## [Saved data entries]
┌──
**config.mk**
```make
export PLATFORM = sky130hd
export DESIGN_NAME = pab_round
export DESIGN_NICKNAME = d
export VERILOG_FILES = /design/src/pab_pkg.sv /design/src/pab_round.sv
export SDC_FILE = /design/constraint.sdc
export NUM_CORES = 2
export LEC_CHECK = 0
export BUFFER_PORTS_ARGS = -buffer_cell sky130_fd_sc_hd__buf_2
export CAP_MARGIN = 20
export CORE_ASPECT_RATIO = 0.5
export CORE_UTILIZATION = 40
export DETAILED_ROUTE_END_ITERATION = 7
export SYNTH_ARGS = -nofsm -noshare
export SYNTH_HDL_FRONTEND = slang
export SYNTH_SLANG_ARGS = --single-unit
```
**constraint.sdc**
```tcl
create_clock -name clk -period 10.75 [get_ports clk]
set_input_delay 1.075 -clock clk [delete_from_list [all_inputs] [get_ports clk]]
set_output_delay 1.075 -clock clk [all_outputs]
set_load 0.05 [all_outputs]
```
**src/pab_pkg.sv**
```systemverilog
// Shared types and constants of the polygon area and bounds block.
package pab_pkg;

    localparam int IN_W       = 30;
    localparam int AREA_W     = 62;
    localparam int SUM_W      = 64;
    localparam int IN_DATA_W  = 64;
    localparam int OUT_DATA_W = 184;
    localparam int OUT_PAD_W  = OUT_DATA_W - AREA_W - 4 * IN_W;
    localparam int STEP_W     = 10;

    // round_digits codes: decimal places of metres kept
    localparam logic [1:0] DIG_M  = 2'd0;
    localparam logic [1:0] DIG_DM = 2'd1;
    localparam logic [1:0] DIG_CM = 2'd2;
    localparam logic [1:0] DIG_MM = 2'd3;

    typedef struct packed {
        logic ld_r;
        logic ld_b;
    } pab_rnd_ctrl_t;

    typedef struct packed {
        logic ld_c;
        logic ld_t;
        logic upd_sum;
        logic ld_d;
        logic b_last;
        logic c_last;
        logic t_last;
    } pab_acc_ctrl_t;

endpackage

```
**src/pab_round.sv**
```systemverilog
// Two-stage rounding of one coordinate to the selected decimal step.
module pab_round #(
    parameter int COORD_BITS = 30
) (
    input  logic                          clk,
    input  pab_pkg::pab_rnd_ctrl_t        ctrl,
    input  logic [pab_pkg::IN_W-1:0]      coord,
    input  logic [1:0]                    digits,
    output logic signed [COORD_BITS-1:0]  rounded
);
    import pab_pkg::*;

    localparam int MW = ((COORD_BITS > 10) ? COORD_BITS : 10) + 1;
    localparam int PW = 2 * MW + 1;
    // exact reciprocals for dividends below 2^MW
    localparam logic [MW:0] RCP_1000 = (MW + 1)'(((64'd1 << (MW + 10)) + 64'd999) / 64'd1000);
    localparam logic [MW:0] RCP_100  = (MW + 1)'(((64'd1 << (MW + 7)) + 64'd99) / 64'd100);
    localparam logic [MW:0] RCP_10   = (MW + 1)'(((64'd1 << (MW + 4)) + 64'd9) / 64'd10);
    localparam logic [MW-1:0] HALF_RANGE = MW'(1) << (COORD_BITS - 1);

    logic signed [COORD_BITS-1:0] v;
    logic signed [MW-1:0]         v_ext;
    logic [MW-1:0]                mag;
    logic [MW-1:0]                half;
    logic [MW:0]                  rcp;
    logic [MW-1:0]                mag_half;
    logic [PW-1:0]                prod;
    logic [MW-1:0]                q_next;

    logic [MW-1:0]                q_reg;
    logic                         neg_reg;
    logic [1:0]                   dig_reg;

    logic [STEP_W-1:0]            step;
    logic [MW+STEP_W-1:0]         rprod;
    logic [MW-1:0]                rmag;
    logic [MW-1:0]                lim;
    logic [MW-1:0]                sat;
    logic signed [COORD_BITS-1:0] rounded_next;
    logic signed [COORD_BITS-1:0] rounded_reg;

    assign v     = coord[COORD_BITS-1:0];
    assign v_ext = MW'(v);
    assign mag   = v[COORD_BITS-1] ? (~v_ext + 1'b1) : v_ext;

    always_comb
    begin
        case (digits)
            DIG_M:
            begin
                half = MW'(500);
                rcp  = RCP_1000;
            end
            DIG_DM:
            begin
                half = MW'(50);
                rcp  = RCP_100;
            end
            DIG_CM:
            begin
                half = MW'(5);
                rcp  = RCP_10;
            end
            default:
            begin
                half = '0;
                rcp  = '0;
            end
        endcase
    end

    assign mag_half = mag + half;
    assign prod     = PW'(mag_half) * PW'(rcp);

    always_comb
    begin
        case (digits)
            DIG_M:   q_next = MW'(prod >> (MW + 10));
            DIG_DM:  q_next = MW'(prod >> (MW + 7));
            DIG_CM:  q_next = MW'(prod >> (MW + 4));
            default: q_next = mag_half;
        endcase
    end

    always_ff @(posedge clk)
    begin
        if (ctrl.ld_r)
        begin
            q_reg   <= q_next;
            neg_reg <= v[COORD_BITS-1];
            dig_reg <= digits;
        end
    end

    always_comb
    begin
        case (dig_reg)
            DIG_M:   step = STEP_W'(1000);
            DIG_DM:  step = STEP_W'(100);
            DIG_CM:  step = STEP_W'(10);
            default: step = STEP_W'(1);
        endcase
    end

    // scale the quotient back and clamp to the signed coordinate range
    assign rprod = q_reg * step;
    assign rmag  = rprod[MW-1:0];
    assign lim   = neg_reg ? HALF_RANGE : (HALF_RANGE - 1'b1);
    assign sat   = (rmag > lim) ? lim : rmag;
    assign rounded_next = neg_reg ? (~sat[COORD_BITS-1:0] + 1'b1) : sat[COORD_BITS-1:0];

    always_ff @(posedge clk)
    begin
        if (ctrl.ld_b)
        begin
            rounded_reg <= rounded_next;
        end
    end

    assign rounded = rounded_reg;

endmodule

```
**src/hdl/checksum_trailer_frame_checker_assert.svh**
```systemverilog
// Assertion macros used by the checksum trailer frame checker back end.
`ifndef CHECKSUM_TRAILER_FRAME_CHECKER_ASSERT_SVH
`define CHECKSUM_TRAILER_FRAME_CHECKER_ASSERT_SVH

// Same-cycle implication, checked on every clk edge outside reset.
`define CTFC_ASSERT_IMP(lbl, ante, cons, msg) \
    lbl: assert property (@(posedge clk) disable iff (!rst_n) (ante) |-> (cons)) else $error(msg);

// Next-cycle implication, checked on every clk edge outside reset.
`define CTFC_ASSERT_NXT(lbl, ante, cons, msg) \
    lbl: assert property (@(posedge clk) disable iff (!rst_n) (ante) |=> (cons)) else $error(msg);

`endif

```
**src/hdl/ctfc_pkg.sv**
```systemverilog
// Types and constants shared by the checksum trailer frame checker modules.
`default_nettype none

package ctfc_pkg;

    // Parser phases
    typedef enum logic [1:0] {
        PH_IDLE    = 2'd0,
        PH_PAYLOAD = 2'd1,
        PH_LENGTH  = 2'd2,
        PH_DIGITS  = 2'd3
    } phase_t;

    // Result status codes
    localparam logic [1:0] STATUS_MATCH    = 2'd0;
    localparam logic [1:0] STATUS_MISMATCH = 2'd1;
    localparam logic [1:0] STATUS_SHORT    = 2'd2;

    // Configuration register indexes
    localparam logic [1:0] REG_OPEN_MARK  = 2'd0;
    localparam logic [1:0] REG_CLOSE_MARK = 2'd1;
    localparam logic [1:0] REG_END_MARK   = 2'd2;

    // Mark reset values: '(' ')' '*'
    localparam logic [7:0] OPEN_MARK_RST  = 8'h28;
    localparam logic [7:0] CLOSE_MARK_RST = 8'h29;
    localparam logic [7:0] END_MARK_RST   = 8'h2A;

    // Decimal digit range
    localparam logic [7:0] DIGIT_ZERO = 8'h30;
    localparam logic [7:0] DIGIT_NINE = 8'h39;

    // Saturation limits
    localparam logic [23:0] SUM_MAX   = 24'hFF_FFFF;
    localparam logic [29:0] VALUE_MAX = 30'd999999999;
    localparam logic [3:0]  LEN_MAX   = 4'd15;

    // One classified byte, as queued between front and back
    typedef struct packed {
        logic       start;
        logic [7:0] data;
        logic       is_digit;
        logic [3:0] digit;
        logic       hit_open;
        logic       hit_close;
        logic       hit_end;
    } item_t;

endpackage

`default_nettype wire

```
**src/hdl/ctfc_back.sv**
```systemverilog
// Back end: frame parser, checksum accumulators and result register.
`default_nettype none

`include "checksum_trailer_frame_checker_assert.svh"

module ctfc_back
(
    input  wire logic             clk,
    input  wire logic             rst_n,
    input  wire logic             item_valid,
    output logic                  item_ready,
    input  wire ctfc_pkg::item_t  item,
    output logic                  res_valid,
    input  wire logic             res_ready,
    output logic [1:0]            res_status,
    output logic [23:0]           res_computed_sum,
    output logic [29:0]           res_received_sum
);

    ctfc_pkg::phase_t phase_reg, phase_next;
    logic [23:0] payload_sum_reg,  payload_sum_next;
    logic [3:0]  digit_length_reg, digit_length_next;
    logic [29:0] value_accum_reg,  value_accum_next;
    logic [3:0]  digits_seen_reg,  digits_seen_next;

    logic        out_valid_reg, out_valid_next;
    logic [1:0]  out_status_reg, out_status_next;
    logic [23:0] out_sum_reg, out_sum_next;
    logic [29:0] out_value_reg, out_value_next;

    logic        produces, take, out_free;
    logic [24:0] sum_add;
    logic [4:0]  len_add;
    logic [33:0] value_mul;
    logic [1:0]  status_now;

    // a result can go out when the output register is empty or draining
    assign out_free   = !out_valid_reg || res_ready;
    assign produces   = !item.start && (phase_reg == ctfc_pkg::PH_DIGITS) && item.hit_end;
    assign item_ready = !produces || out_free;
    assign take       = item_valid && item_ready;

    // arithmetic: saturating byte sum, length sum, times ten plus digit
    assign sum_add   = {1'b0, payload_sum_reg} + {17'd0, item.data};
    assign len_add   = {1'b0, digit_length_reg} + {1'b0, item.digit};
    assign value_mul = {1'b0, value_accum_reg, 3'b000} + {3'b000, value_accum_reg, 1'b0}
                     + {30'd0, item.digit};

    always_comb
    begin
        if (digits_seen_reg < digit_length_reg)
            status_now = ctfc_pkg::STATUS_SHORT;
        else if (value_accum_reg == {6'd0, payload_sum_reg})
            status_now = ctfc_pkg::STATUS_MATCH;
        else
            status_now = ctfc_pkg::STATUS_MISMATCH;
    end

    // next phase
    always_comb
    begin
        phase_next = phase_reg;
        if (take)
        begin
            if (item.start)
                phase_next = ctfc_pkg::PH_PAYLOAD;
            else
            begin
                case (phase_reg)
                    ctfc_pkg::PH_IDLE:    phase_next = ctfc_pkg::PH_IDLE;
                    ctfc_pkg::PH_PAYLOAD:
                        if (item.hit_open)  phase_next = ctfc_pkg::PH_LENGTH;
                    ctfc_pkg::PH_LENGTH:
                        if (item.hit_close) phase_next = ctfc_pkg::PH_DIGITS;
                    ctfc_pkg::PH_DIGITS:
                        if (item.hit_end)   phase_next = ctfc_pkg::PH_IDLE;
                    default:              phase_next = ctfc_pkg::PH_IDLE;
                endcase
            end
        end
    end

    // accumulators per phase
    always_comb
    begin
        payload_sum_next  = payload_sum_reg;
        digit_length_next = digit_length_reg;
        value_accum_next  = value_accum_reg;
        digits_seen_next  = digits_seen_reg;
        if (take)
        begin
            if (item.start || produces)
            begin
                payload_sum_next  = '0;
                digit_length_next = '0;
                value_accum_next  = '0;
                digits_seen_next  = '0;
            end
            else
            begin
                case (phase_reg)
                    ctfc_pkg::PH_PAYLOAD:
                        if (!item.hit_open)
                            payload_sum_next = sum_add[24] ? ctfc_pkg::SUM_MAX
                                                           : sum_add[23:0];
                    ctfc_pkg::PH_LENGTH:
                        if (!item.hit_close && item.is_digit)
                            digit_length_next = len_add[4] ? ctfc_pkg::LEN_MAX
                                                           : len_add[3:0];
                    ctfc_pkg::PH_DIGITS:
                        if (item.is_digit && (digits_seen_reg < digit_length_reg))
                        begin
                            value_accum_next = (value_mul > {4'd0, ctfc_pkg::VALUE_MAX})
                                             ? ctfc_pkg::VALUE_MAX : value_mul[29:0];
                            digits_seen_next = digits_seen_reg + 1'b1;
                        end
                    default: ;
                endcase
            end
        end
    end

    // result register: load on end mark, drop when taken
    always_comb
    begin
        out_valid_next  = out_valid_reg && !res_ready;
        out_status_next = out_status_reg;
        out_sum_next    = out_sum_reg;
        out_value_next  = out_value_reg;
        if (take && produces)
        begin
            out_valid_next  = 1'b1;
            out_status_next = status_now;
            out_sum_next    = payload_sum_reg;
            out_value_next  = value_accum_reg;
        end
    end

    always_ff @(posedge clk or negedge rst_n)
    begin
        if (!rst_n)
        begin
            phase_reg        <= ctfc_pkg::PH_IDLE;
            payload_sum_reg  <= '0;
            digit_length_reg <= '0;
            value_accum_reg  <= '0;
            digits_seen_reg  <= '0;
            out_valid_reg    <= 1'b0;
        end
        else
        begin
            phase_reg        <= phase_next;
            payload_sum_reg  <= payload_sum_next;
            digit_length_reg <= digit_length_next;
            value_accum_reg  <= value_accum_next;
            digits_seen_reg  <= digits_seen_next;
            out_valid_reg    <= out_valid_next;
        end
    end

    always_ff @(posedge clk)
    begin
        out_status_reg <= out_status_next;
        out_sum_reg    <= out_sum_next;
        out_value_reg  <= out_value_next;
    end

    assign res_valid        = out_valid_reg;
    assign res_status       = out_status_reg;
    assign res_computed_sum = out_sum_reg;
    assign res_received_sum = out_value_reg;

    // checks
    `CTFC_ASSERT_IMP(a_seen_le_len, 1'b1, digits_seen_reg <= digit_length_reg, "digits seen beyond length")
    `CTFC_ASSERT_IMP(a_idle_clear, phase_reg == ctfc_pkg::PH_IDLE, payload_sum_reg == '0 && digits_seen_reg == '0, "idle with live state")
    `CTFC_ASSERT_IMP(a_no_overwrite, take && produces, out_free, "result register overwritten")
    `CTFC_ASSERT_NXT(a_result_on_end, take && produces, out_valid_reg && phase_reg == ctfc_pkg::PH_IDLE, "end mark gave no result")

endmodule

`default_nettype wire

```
└──
┌──
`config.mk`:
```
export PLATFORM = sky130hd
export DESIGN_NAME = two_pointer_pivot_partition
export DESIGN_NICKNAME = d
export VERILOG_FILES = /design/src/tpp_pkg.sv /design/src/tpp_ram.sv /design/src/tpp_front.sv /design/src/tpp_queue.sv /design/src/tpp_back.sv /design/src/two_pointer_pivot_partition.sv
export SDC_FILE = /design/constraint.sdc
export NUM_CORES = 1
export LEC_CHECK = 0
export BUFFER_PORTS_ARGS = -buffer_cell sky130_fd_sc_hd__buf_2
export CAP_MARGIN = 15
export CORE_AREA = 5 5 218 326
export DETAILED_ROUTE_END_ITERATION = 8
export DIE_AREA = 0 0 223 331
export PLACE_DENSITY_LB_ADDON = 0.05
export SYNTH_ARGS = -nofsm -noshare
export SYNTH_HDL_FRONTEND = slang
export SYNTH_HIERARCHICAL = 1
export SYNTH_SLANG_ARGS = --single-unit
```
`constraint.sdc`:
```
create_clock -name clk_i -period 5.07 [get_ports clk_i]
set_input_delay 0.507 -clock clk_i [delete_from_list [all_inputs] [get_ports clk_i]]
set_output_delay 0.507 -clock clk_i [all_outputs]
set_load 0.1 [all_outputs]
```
└──
Nothing but a number belongs in the answer: the tally of lines in the data holding "outside".

## [Response for this exercise]
2